# Spitfire Audio IO Controller



## GHP (Dec 16, 2022)

Is that a Spitfire MIDI controller we see here ?


----------



## Mornats (Dec 16, 2022)

Interesting! Looks like it's got 2 faders but I'd expect 4 maybe. Expression, dynamics, vibrato and variation all spring to mind as common Spitfire Audio library controls. Then again it looks like their Spitfire player interface with the two sliders and massive (presumably reverb...) button so is it looks over functionality?


----------



## dunamisstudio (Dec 16, 2022)

GHP said:


> Is that a Spitfire MIDI controller we see here ?





Mornats said:


> Interesting! Looks like it's got 2 faders but I'd expect 4 maybe. Expression, dynamics, vibrato and variation all spring to mind as common Spitfire Audio library controls. Then again it looks like their Spitfire player interface with the two sliders and massive (presumably reverb...) button so is it looks over functionality?


That's a knob, not a button and I wouldn't read too much into this. The desk is setup like a "film set" since they filmed the new videos. With a market with dozens of controllers, don't think it would be worth their time to do a two slider, one knob controller.


----------



## Mornats (Dec 16, 2022)

dunamisstudio said:


> That's a knob, not a button and I wouldn't read too much into this. The desk is setup like a "film set" since they filmed the new videos. With a market with dozens of controllers, don't think it would be worth their time to do a two slider, one knob controller.
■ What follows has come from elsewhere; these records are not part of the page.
<file path="config.mk">
export PLATFORM = sky130hd
export DESIGN_NAME = trig_list_seq
export DESIGN_NICKNAME = d
export VERILOG_FILES = /design/src/rtl/seq_pkg.sv /design/src/rtl/seq_list_regs.sv /design/src/rtl/seq_ctrl.sv /design/src/rtl/seq_fifo.sv /design/src/rtl/trig_list_seq.sv
export SDC_FILE = /design/constraint.sdc
export NUM_CORES = 1
export LEC_CHECK = 0
export ABC_AREA = 1
export BUFFER_PORTS_ARGS = -buffer_cell sky130_fd_sc_hd__buf_2
export CORE_MARGIN = 2
export CORE_UTILIZATION = 50
export DETAILED_ROUTE_END_ITERATION = 10
export PLACE_DENSITY = 0.79
export SYNTH_ARGS = -nofsm -noshare
export SYNTH_HDL_FRONTEND = slang
export SYNTH_SLANG_ARGS = --single-unit
</file>
<file path="constraint.sdc">
create_clock -name clk -period 3.41 [get_ports clk]
set_clock_uncertainty 0.2 [all_clocks]
set_input_delay 0.1705 -clock clk [delete_from_list [all_inputs] [get_ports clk]]
set_output_delay 0.1705 -clock clk [all_outputs]
set_load 0.005 [all_outputs]
</file>
$ cat src/rtl/tamper_report.sv
module tamper_report
   import igd_pkg::*;
(
   input  logic              clk,
   input  logic              rst,
   input  logic              accept,
   input  logic              data_bad,
   input  logic              key_bad,
   input  logic              alarm_clr,
   output logic [CODE_W-1:0] status,
   output logic              alarm
);

   tamper_e code_q;
   logic    event_now;

   assign event_now = accept && (data_bad || key_bad);

   always_ff @(posedge clk) begin
      if (rst) begin
         code_q <= TAMPER_NONE;
         alarm  <= 1'b0;
      end else begin
         if (accept) begin
            code_q <= tamper_code(data_bad, key_bad);
         end
         if (event_now) begin
            alarm <= 1'b1;
         end else if (alarm_clr) begin
            alarm <= 1'b0;
         end
      end
   end

   assign status = code_q;


   code_bits_chk: assert property (@(posedge clk) disable iff (rst)
      accept |=> (status[0] == $past(data_bad)) && (status[1] == $past(key_bad)));


   alarm_set_chk: assert property (@(posedge clk) disable iff (rst)
      event_now |=> alarm && (status != 2'b00));


   alarm_clr_chk: assert property (@(posedge clk) disable iff (rst)
      (alarm_clr && !event_now) |=> !alarm);

endmodule

$ cat src/rtl/input_integrity_guard.sv
module input_integrity_guard
   import igd_pkg::*;
#(
   parameter int DATA_W  = 128,
   parameter int KEY_W   = 128,
   parameter int SEG_W   = 32,
   parameter bit CMP_TREE = 1'b1
) (
   input  logic              clk,
   input  logic              rst,
   input  logic              in_vld,
   input  logic [DATA_W-1:0] main_data,
   input  logic [DATA_W-1:0] par_data,
   input  logic [KEY_W-1:0]  main_key,
   input  logic [KEY_W-1:0]  par_key,
   input  logic              alarm_clr,
   output logic              out_vld,
   output logic [DATA_W-1:0] out_data,
   output logic [KEY_W-1:0]  out_key,
   output logic [CODE_W-1:0] status,
   output logic              alarm
);

   logic              data_bad, key_bad;
   logic [DATA_W-1:0] data_sel;
   logic [KEY_W-1:0]  key_sel;

   field_compare #(.W(DATA_W), .SEG_W(SEG_W), .TREE(CMP_TREE)) u_cmp_data (
      .clk(clk), .rst(rst), .main_v(main_data), .par_v(par_data), .differ(data_bad));

   field_compare #(.W(KEY_W), .SEG_W(SEG_W), .TREE(CMP_TREE)) u_cmp_key (
      .clk(clk), .rst(rst), .main_v(main_key), .par_v(par_key), .differ(key_bad));

   field_steer #(.W(DATA_W)) u_steer_data (
      .main_v(main_data), .par_v(par_data), .use_par(data_bad), .sel_v(data_sel));

   field_steer #(.W(KEY_W)) u_steer_key (
      .main_v(main_key), .par_v(par_key), .use_par(key_bad), .sel_v(key_sel));

   tamper_report u_report (
      .clk(clk), .rst(rst), .accept(in_vld), .data_bad(data_bad), .key_bad(key_bad),
      .alarm_clr(alarm_clr), .status(status), .alarm(alarm));

   always_ff @(posedge clk) begin
      if (rst) begin
         out_vld  <= 1'b0;
         out_data <= '0;
         out_key  <= '0;
      end else begin
         out_vld <= in_vld;
         if (in_vld) begin
            out_data <= data_sel;
            out_key  <= key_sel;
         end
      end
   end


   vld_follow_chk: assert property (@(posedge clk) disable iff (rst)
      in_vld |=> out_vld);


   vld_quiet_chk: assert property (@(posedge clk) disable iff (rst)
      !in_vld |=> !out_vld);


   data_par_chk: assert property (@(posedge clk) disable iff (rst)
      in_vld |=> out_data == $past(par_data));


   key_par_chk: assert property (@(posedge clk) disable iff (rst)
      in_vld |=> out_key == $past(par_key));


   idle_hold_chk: assert property (@(posedge clk) disable iff (rst)
      !in_vld |=> $stable(out_data) && $stable(out_key) && $stable(status));

endmodule

$ cat config.mk
export PLATFORM = sky130hd
export DESIGN_NAME = input_integrity_guard
export DESIGN_NICKNAME = d
export VERILOG_FILES = /design/src/rtl/igd_pkg.sv /design/src/rtl/field_compare.sv /design/src/rtl/field_steer.sv /design/src/rtl/tamper_report.sv /design/src/rtl/input_integrity_guard.sv
export SDC_FILE = /design/constraint.sdc
export NUM_CORES = 1
export LEC_CHECK = 0
export BUFFER_PORTS_ARGS = -buffer_cell sky130_fd_sc_hd__buf_2
export CORE_AREA = 2 2 303 305
export CTS_CLUSTER_DIAMETER = 120
export DETAILED_ROUTE_END_ITERATION = 10
export DIE_AREA = 0 0 305 307
export SYNTH_ARGS = -nofsm -noshare
export SYNTH_HDL_FRONTEND = slang
export SYNTH_HIERARCHICAL = 1
export SYNTH_SLANG_ARGS = --single-unit
$ cat constraint.sdc
create_clock -name clk -period 4 [get_ports clk]
set_input_delay 0.2 -clock clk [delete_from_list [all_inputs] [get_ports clk]]
set_output_delay 0.2 -clock clk [all_outputs]
set_load 0.02 [all_outputs]
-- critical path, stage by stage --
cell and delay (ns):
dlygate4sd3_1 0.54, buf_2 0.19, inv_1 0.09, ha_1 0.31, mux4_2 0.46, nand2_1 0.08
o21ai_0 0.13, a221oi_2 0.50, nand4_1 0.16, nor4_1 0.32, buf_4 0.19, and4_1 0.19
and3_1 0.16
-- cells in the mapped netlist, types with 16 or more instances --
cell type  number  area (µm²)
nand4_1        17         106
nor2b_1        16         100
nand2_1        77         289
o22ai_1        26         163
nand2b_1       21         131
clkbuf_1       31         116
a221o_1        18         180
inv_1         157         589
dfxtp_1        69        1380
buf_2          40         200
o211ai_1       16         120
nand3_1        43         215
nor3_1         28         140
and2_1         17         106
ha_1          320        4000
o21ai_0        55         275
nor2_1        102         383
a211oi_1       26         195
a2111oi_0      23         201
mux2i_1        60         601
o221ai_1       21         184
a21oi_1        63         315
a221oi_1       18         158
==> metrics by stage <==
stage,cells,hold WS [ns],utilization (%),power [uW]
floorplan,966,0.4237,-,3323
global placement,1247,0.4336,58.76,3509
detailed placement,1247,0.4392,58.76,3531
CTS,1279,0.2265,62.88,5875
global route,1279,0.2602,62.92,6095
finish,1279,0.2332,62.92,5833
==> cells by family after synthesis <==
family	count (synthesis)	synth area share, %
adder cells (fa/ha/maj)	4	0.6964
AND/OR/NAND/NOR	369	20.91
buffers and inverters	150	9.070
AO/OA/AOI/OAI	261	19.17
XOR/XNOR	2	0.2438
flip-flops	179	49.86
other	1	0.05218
--- src/rtl/swi_seq_fsm.sv ---
module swi_seq_fsm
  import swi_pkg::*;
#(
  parameter int unsigned ADDR_W    = 5,
  parameter int unsigned CMD_ADDR  = 0,
  parameter int unsigned DATA_ADDR = 1
) (
  input  logic              clk_i,
  input  logic              rst_ni,
  input  logic              req_valid_i,
  input  logic              req_write_i,
  input  logic [WORD_W-1:0] req_cmd_i,
  input  logic [WORD_W-1:0] req_wdata_i,
  output logic              ready_o,
  output logic              done_o,
  output logic              err_o,
  output logic [WORD_W-1:0] rdata_o,
  output logic              mreq_o,
  output logic              mwe_o,
  output logic [ADDR_W-1:0] maddr_o,
  output logic [WORD_W-1:0] mwdata_o,
  input  logic              mack_i,
  input  logic              merr_i,
  input  logic [WORD_W-1:0] mrdata_i,
  input  logic              poll_last_i,
  output logic              poll_clr_o,
  output logic              poll_step_o
);
  localparam logic [ADDR_W-1:0] CMD_A  = ADDR_W'(CMD_ADDR);
  localparam logic [ADDR_W-1:0] DATA_A = ADDR_W'(DATA_ADDR);

  swi_state_e       st_q;
  swi_job_t         job_q;
  logic             done_q, err_q;
  logic [WORD_W-1:0] rdata_q;
  logic             polling, busy_seen, timed_out;

  assign polling     = (st_q == ST_POLL_PRE) || (st_q == ST_POLL_POST);
  assign busy_seen   = mrdata_i[BUSY_BIT];
  assign poll_clr_o  = (st_q == ST_IDLE) || (polling && mack_i && !busy_seen);
  assign poll_step_o = polling && mack_i && !merr_i && busy_seen && !poll_last_i;
  assign timed_out   = polling && mack_i && !merr_i && busy_seen && poll_last_i;

  always_comb begin
    mreq_o   = 1'b0;
    mwe_o    = 1'b0;
    maddr_o  = CMD_A;
    mwdata_o = job_q.cmd;
    unique case (st_q)
      ST_POLL_PRE, ST_POLL_POST: mreq_o = 1'b1;
      ST_DATA_WR: begin
        mreq_o   = 1'b1;
        mwe_o    = 1'b1;
        maddr_o  = DATA_A;
        mwdata_o = job_q.wdata;
      end
      ST_CMD_WR: begin
        mreq_o = 1'b1;
        mwe_o  = 1'b1;
      end
      ST_DATA_RD: begin
        mreq_o  = 1'b1;
        maddr_o = DATA_A;
      end
      default: ;
    endcase
  end

  always_ff @(posedge clk_i or negedge rst_ni) begin
    if (!rst_ni) begin
      st_q    <= ST_IDLE;
      job_q   <= '0;
      done_q  <= 1'b0;
      err_q   <= 1'b0;
      rdata_q <= '0;
    end else begin
      done_q <= 1'b0;
      err_q  <= 1'b0;
      if (st_q == ST_IDLE) begin
        if (req_valid_i) begin
          job_q <= '{is_wr: req_write_i, cmd: req_cmd_i, wdata: req_wdata_i};
          st_q  <= ST_POLL_PRE;
        end
      end else if (mack_i) begin
        if (merr_i || timed_out) begin
          st_q   <= ST_IDLE;
          done_q <= 1'b1;
          err_q  <= 1'b1;
        end else begin
          unique case (st_q)
            ST_POLL_PRE:
              if (!busy_seen) st_q <= job_q.is_wr ? ST_DATA_WR : ST_CMD_WR;
            ST_DATA_WR: st_q <= ST_CMD_WR;
            ST_CMD_WR:  st_q <= ST_POLL_POST;
            ST_POLL_POST:
              if (!busy_seen) begin
                if (job_q.is_wr) begin
                  st_q   <= ST_IDLE;
                  done_q <= 1'b1;
                end else begin
                  st_q <= ST_DATA_RD;
                end
              end
            ST_DATA_RD: begin
              rdata_q <= mrdata_i;
              st_q    <= ST_IDLE;
              done_q  <= 1'b1;
            end
            default: st_q <= ST_IDLE;
          endcase
        end
      end
    end
  end

  assign ready_o = (st_q == ST_IDLE);
  assign done_o  = done_q;
  assign err_o   = err_q;
  assign rdata_o = rdata_q;

  AST_HOLD_REQ: assert property (@(posedge clk_i) disable iff (!rst_ni)
    mreq_o && !mack_i |=> mreq_o && $stable(maddr_o) && $stable(mwe_o) && $stable(mwdata_o));
  AST_IDLE_QUIET: assert property (@(posedge clk_i) disable iff (!rst_ni)
    ready_o |-> !mreq_o);
  AST_DONE_PULSE: assert property (@(posedge clk_i) disable iff (!rst_ni)
    done_o |=> !done_o);
  AST_ERR_WITH_DONE: assert property (@(posedge clk_i) disable iff (!rst_ni)
    err_o |-> done_o);
  AST_CMD_FORMAT: assert property (@(posedge clk_i) disable iff (!rst_ni)
    mreq_o && mwe_o && (maddr_o == CMD_A) |->
      mwdata_o[BUSY_BIT] && mwdata_o[MARK_BIT] && (mwdata_o[14:13] == 2'b00) &&
      ((mwdata_o[11:10] == OP_WR) || (mwdata_o[11:10] == OP_RD)));
endmodule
Ha, no idea why I wrote button when I meant knob 

I actually think it would be understandable for Spitfire to create a controller with 2 sliders and a single knob as they seem heavily invested in that design pattern. Christian Henson even has it as a tattoo from what I've seen in his videos. So even though I don't think it would compete well and possibly misses the needs of composers, I still think they'd do it.


----------



## easyrider (Dec 16, 2022)

What’s the big gui?


----------



## Daren Audio (Dec 16, 2022)

Mornats said:


> Interesting! Looks like it's got 2 faders but I'd expect 4 maybe. Expression, dynamics, vibrato and variation all spring to mind as common Spitfire Audio library controls. Then again it looks like their Spitfire player interface with the two sliders and massive (presumably reverb...) button so is it looks over functionality?


Yup. Looks like its designed from the GUI *IIO




*


----------



## RogiervG (Dec 16, 2022)

easyrider said:


> What’s the big gui?


Which one?
In kontakt? that's the play guide feature they added to the latest total performance patches for SSW and SSB


----------



## RogiervG (Dec 16, 2022)

if that spitfire box next to the keyboard is a CC controller, it's an unusual one, considering the height of the box itself: it's not very good for your wrist to have your finger that high up to move a fader, when your lower arm is either 90 degrees (horizontal), relative from your upper arm, positioned , resting on the desk (correct seating), or slighty curved downwards if your sitting too high (incorrect seating).
if your arm hovers, during these movements of the faders, your less precise and also stressing your muscles too much for unusual (not up and down, but curled to streched pointing away from you) movement of the fingers/wrist.

in general, the lower the housing of a faderbox in height, the better.


----------



## Daren Audio (Dec 16, 2022)

RogiervG said:


> if that spitfire box next to the keyboard is a CC controller, it's an unusual one, considering the height of the box itself: it's not very good for your wrist to have your finger that high up to move a fader, when your lower arm is either 90 degrees (horizontal), relative from your upper arm, positioned , resting on the desk (correct seating), or slighty curved downwards if your sitting too high (incorrect seating).
> if your arm hovers, during these movements of the faders, your less precise and also stressing your muscles too much for unusual (not up and down, but curled to streched pointing away from you) movement of the fingers/wrist.
> 
> in general, the lower the housing of a faderbox in height, the better.


I would agree about the ergonomics. Maybe a protoype?


----------



## easyrider (Dec 16, 2022)

RogiervG said:


> Which one?
> In kontakt? that's the play guide feature they added to the latest total performance patches for SSW and SSB



Thanks for that I found the video where PT explains it. Cheers 👍


----------



## ummon (Dec 16, 2022)

Is this Andy’s phone? Or is it Andy himself - a digital brain composing music for Spitfire?


----------